翌日の朝、父の診察が始まりました。
総合病院でも症状について説明を受けていましたが、がんセンターの先生の話は、それよりもずっと厳しいものでした。

先生は静かに話し始めました。

「80代のお父さまの体に、抗がん剤治療はかなり負担が大きくなります
今は歩くこともできる。
食事もできる。
会話も普通にできる。
見た目には、健康な人と変わらない毎日を送っています。
でも、癌という病気は違います。
症状は、ある日突然、大きく変わることがあります。
だからこそ、今のうちにやり残したことがないように、ご家族で過ごす時間を大切にしてください。
そして、これから先の準備も考えておいてください。
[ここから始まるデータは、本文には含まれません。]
Background: an optimization exercise with open tools, aiming at small area and a short achievable clock period. Do not read the settings as production practice. Where RTL was checked, it was by simulation tests only, not by an equivalence proof against the original. No functional check of the RTL was part of run 1. Power figures rest on the tool's default switching activity, not on a simulated workload.

## design/flow/design.v

```verilog
module omt_pe (
    input  wire        clk,
    input  wire        rst_q,       
    input  wire        pwrite_q,    
    input  wire [15:0] wmem_e,      
    input  wire [15:0] wsel,        
    input  wire [20:16] pw,         
    input  wire        wc,          
    input  wire        wm,          
    input  wire        wf,          
    input  wire        wx,          
    input  wire        wy,          
    input  wire        mask_mode,
    input  wire [20:0] asel,        
    input  wire [15:0] bsel,        
    input  wire [3:0]  ksel,        
    input  wire        sel_own,     
    input  wire        sel_n,       
    input  wire        sel_e,
    input  wire        sel_s,
    input  wire        sel_w,
    input  wire        bconst,      
    input  wire [7:0]  tt_r,
    input  wire [7:0]  tt_c,
    input  wire        wbit,        
    input  wire        src_n,       
    input  wire        src_e,
    input  wire        src_s,
    input  wire        src_w,
    output wire        own_b,
    output wire        rbit,
    output wire        f_out,
    output wire        m_out
);
    reg [15:0] mem;
    reg c_r, m_r, f_r, x_r, y_r;
    wire a_bit = |(asel[15:0] & mem);
    assign own_b = |(bsel & mem);
    assign rbit = a_bit | (asel[16] & c_r) | (asel[17] & m_r) |
                  (asel[18] & f_r) | (asel[19] & x_r) | (asel[20] & y_r);
    wire b_bit = (sel_own & own_b) | (sel_n & src_n) | (sel_e & src_e) |
                 (sel_s & src_s) | (sel_w & src_w) | bconst;
    wire k_bit = (ksel[0] & c_r) | (ksel[1] & f_r) | (ksel[2] & x_r) |
                 (ksel[3] & y_r);
    wire old_w = |(wsel & mem);
    wire [2:0] idx = {a_bit, b_bit, k_bit};
    wire r  = tt_r[idx];
    wire g  = tt_c[idx];
    wire en = mask_mode | m_r;
    wire d  = rst_q ? 1'b0 : pwrite_q ? wbit : r;
    wire dw = rst_q ? 1'b0 : pwrite_q ? wbit : en ? r : old_w;
    wire dc = rst_q ? 1'b0 : pwrite_q ? wbit : g;
    wire dm = rst_q ? 1'b1 : pwrite_q ? wbit : r;
    integer j;
    always @(posedge clk) begin
        for (j = 0; j < 16; j = j + 1)
            if (wmem_e[j])
                mem[j] <= dw;
        if (pw[16] | (wc & en)) c_r <= dc;
        if (pw[17] | wm)        m_r <= dm;
        if (pw[18] | (wf & en)) f_r <= d;
        if (pw[19] | (wx & en)) x_r <= d;
        if (pw[20] | (wy & en)) y_r <= d;
    end
    assign f_out = f_r;
    assign m_out = m_r;
endmodule
module omt_beacon (
    input  wire        clk,
    input  wire        rst,
    input  wire        req,         
    input  wire [63:0] f,
    input  wire [63:0] m,
    output reg         valid,
    output reg         res_or,
    output reg  [6:0]  count,
    output reg  [5:0]  first,
    output reg         none
);
    wire [63:0] resp = f & m;
    reg [3:0] rcnt [0:7];
    reg [2:0] rfst [0:7];
    reg       v1;
    integer r, i;
    reg [3:0] c8;
    reg [2:0] f8;
    always @(posedge clk) begin
        v1 <= req & ~rst;
        for (r = 0; r < 8; r = r + 1) begin
            c8 = 4'd0;
            f8 = 3'd0;
            for (i = 0; i < 8; i = i + 1)
                c8 = c8 + {3'd0, resp[8*r+i]};
            for (i = 7; i >= 0; i = i - 1)
                if (resp[8*r+i]) f8 = i[2:0];
            rcnt[r] <= c8;
            rfst[r] <= f8;
        end
    end
    reg [5:0] hcnt [0:1];
    reg [4:0] hfst [0:1];
    reg       hany [0:1];
    reg       v2;
    integer h;
    reg [5:0] c32;
    reg [4:0] f32;
    reg       a32;
    always @(posedge clk) begin
        v2 <= v1 & ~rst;
        for (h = 0; h < 2; h = h + 1) begin
            c32 = 6'd0;
            f32 = 5'd0;
            a32 = 1'b0;
            for (i = 0; i < 4; i = i + 1)
                c32 = c32 + {2'd0, rcnt[4*h+i]};
            for (i = 3; i >= 0; i = i - 1)
                if (|rcnt[4*h+i]) begin
                    f32 = {i[1:0], rfst[4*h+i]};
                    a32 = 1'b1;
                end
            hcnt[h] <= c32;
            hfst[h] <= f32;
            hany[h] <= a32;
        end
    end
    always @(posedge clk) begin
        valid  <= v2 & ~rst;
        res_or <= hany[0] | hany[1];
        none   <= ~(hany[0] | hany[1]);
        count  <= {1'b0, hcnt[0]} + {1'b0, hcnt[1]};
        first  <= hany[0] ? {1'b0, hfst[0]} : {1'b1, hfst[1]};
    end
endmodule
module omt_pe_tile (
    input  wire         clk,
    input  wire         rst,
    input  wire         cmd_valid,
    input  wire [1:0]   cmd_op,
    input  wire [3:0]   a_addr,
    input  wire [3:0]   b_addr,
    input  wire [3:0]   w_addr,
    input  wire [2:0]   b_src,
    input  wire [1:0]   k_src,
    input  wire [7:0]   tt_r,
    input  wire [7:0]   tt_c,
    input  wire [2:0]   dest,
    input  wire         carry_en,
    input  wire         mask_mode,
    input  wire [1:0]   bcn_req,
    input  wire [7:0]   edge_mode,     
    input  wire [15:0]  b_const,
    input  wire [4:0]   plane_sel,
    input  wire [63:0]  plane_wdata,
    output reg          rd_valid,
    output reg  [63:0]  rd_data,
    output wire         bcn_valid,
    output wire         bcn_or,
    output wire [6:0]   bcn_count,
    output wire [5:0]   bcn_first,
    output wire         bcn_none
);
    localparam ROWS = 8;
    localparam COLS = 8;
    localparam NPE  = ROWS * COLS;
    wire v      = cmd_valid & ~rst;
    wire exec   = v && (cmd_op == 2'd0);
    wire pwrite = v && (cmd_op == 2'd1);
    wire pread  = v && (cmd_op == 2'd2);
    wire [4:0] a_sel5 = (cmd_op == 2'd2) ? plane_sel : {1'b0, a_addr};
    wire bs_own = exec && (b_src == 3'd0);
    wire bs_n   = exec && (b_src == 3'd1);
    wire bs_e   = exec && (b_src == 3'd2);
    wire bs_s   = exec && (b_src == 3'd3);
    wire bs_w   = exec && (b_src == 3'd4);
    wire n_wrap = bs_n && (edge_mode[1:0] == 2'd1);
    wire n_refl = bs_n && (edge_mode[1:0] == 2'd2);
    wire e_wrap = bs_e && (edge_mode[3:2] == 2'd1);
    wire e_refl = bs_e && (edge_mode[3:2] == 2'd2);
    wire s_wrap = bs_s && (edge_mode[5:4] == 2'd1);
    wire s_refl = bs_s && (edge_mode[5:4] == 2'd2);
    wire w_wrap = bs_w && (edge_mode[7:6] == 2'd1);
    wire w_refl = bs_w && (edge_mode[7:6] == 2'd2);
    reg         rst_q, pwrite_q, pread_q, bcn_q, mask_q;
    reg  [15:0] wmem_q, wsel_q;
    reg  [20:16] pw_q;
    reg         wc_q, wm_q, wf_q, wx_q, wy_q;
    reg  [20:0] asel_q;
    reg  [15:0] bsel_q;
    reg  [3:0]  ksel_q;
    reg         bs_n_q, bs_e_q, bs_s_q, bs_w_q;
    reg         n_wrap_q, e_wrap_q, s_wrap_q, w_wrap_q;
    reg         own_q, own_n_q, own_e_q, own_s_q, own_w_q;
    reg         own_ne_q, own_nw_q, own_se_q, own_sw_q;
    reg         bconst_q;
    reg  [7:0]  ttr_q, ttc_q;
    reg  [63:0] wdata_q;
    integer j;
    always @(posedge clk) begin
        rst_q    <= rst;
        pwrite_q <= pwrite;
        pread_q  <= pread;
        bcn_q    <= exec && (bcn_req == 2'd1 || bcn_req == 2'd2);
        mask_q   <= mask_mode;
        for (j = 0; j < 16; j = j + 1)
            wmem_q[j] <= rst || (pwrite && (plane_sel == j)) ||
                         (exec && (dest == 3'd1) && (w_addr == j));
        for (j = 0; j < 16; j = j + 1)
            wsel_q[j] <= (w_addr == j);
        for (j = 16; j < 21; j = j + 1)
            pw_q[j] <= rst || (pwrite && (plane_sel == j));
        wc_q <= exec && carry_en;
        wm_q <= exec && (dest == 3'd5);
        wf_q <= exec && (dest == 3'd2);
        wx_q <= exec && (dest == 3'd3);
        wy_q <= exec && (dest == 3'd4);
        for (j = 0; j < 21; j = j + 1)
            asel_q[j] <= (a_sel5 == j);
        for (j = 0; j < 16; j = j + 1)
            bsel_q[j] <= (b_addr == j);
        for (j = 0; j < 4; j = j + 1)
            ksel_q[j] <= (k_src == j);
        bs_n_q   <= bs_n;
        bs_e_q   <= bs_e;
        bs_s_q   <= bs_s;
        bs_w_q   <= bs_w;
        n_wrap_q <= n_wrap;
        e_wrap_q <= e_wrap;
        s_wrap_q <= s_wrap;
        w_wrap_q <= w_wrap;
        own_q    <= bs_own;
        own_n_q  <= bs_own | n_refl;
        own_e_q  <= bs_own | e_refl;
        own_s_q  <= bs_own | s_refl;
        own_w_q  <= bs_own | w_refl;
        own_ne_q <= bs_own | n_refl | e_refl;
        own_nw_q <= bs_own | n_refl | w_refl;
        own_se_q <= bs_own | s_refl | e_refl;
        own_sw_q <= bs_own | s_refl | w_refl;
        bconst_q <= exec && (b_src == 3'd6) && b_const[b_addr];
        ttr_q    <= tt_r;
        ttc_q    <= tt_c;
        wdata_q  <= plane_wdata;
    end
    wire [NPE-1:0] own_b;
    wire [NPE-1:0] f_all;
    wire [NPE-1:0] m_all;
    wire [NPE-1:0] rbit;
    genvar r, c;
    generate
        for (r = 0; r < ROWS; r = r + 1) begin : g_row
            for (c = 0; c < COLS; c = c + 1) begin : g_col
                localparam P = r * COLS + c;
                wire sn, se, ss, sw, so, xn, xe, xs, xw;
                assign sn = (r > 0) ? bs_n_q : n_wrap_q;
                assign xn = (r > 0) ? own_b[P - COLS] : own_b[(ROWS-1)*COLS + c];
                assign se = (c < COLS-1) ? bs_e_q : e_wrap_q;
                assign xe = (c < COLS-1) ? own_b[P + 1] : own_b[r*COLS];
                assign ss = (r < ROWS-1) ? bs_s_q : s_wrap_q;
                assign xs = (r < ROWS-1) ? own_b[P + COLS] : own_b[c];
                assign sw = (c > 0) ? bs_w_q : w_wrap_q;
                assign xw = (c > 0) ? own_b[P - 1] : own_b[r*COLS + COLS-1];
                assign so = (r == 0 && c == COLS-1) ? own_ne_q :
                            (r == 0 && c == 0)      ? own_nw_q :
                            (r == ROWS-1 && c == COLS-1) ? own_se_q :
                            (r == ROWS-1 && c == 0) ? own_sw_q :
                            (r == 0)        ? own_n_q :
                            (c == COLS-1)   ? own_e_q :
                            (r == ROWS-1)   ? own_s_q :
                            (c == 0)        ? own_w_q : own_q;
                omt_pe u_pe (
                    .clk       (clk),
                    .rst_q     (rst_q),
                    .pwrite_q  (pwrite_q),
                    .wmem_e    (wmem_q),
                    .wsel      (wsel_q),
                    .pw        (pw_q),
                    .wc        (wc_q),
                    .wm        (wm_q),
                    .wf        (wf_q),
                    .wx        (wx_q),
                    .wy        (wy_q),
                    .mask_mode (mask_q),
                    .asel      (asel_q),
                    .bsel      (bsel_q),
                    .ksel      (ksel_q),
                    .sel_own   (so),
                    .sel_n     (sn),
                    .sel_e     (se),
                    .sel_s     (ss),
                    .sel_w     (sw),
                    .bconst    (bconst_q),
                    .tt_r      (ttr_q),
                    .tt_c      (ttc_q),
                    .wbit      (wdata_q[P]),
                    .src_n     (xn),
                    .src_e     (xe),
                    .src_s     (xs),
                    .src_w     (xw),
                    .own_b     (own_b[P]),
                    .rbit      (rbit[P]),
                    .f_out     (f_all[P]),
                    .m_out     (m_all[P])
                );
            end
        end
    endgenerate
    always @(posedge clk) begin
        rd_valid <= pread_q & ~rst;
        rd_data  <= rbit;
    end
    reg bcn_q2;
    always @(posedge clk)
        bcn_q2 <= bcn_q & ~rst;
    omt_beacon u_beacon (
        .clk   (clk),
        .rst   (rst),
        .req   (bcn_q2),
        .f     (f_all),
        .m     (m_all),
        .valid (bcn_valid),
        .res_or(bcn_or),
        .count (bcn_count),
        .first (bcn_first),
        .none  (bcn_none)
    );
endmodule
```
」
先生の言葉を、一つひとつ受け止めながら聞いていました。
その頃、母は別棟でPET検査を受けていました。
父への説明が終わり、父が席を外したあと、先生が少しだけ私と二人で話す時間を作ってくださいました。
私が先生にお願いして、少しだけ時間をいただいたのです。
どうしても、確認しなければならないことがありました。
そこで告げられたのは、余命のことでした。
「早ければ1ヶ月。長くても3ヶ月ほどでしょう。」
その言葉を聞いた瞬間、頭の中が真っ白になりました。
「早ければ1ヶ月。」
その現実を、すぐには受け止めることができませんでした。
気が付くと、涙が溢れていました。

父に伝えるべきなのか。

余命1年と告げられたとき、母はそれでも「きっと3年は大丈夫だろう」「いや、もっと生きられるはずだ」と、どこかで希望を手放していませんでした。
その母に、この現実をどう伝えればいいのか。
答えは見つからないまま、私は一人、その言葉の重さを抱えていました。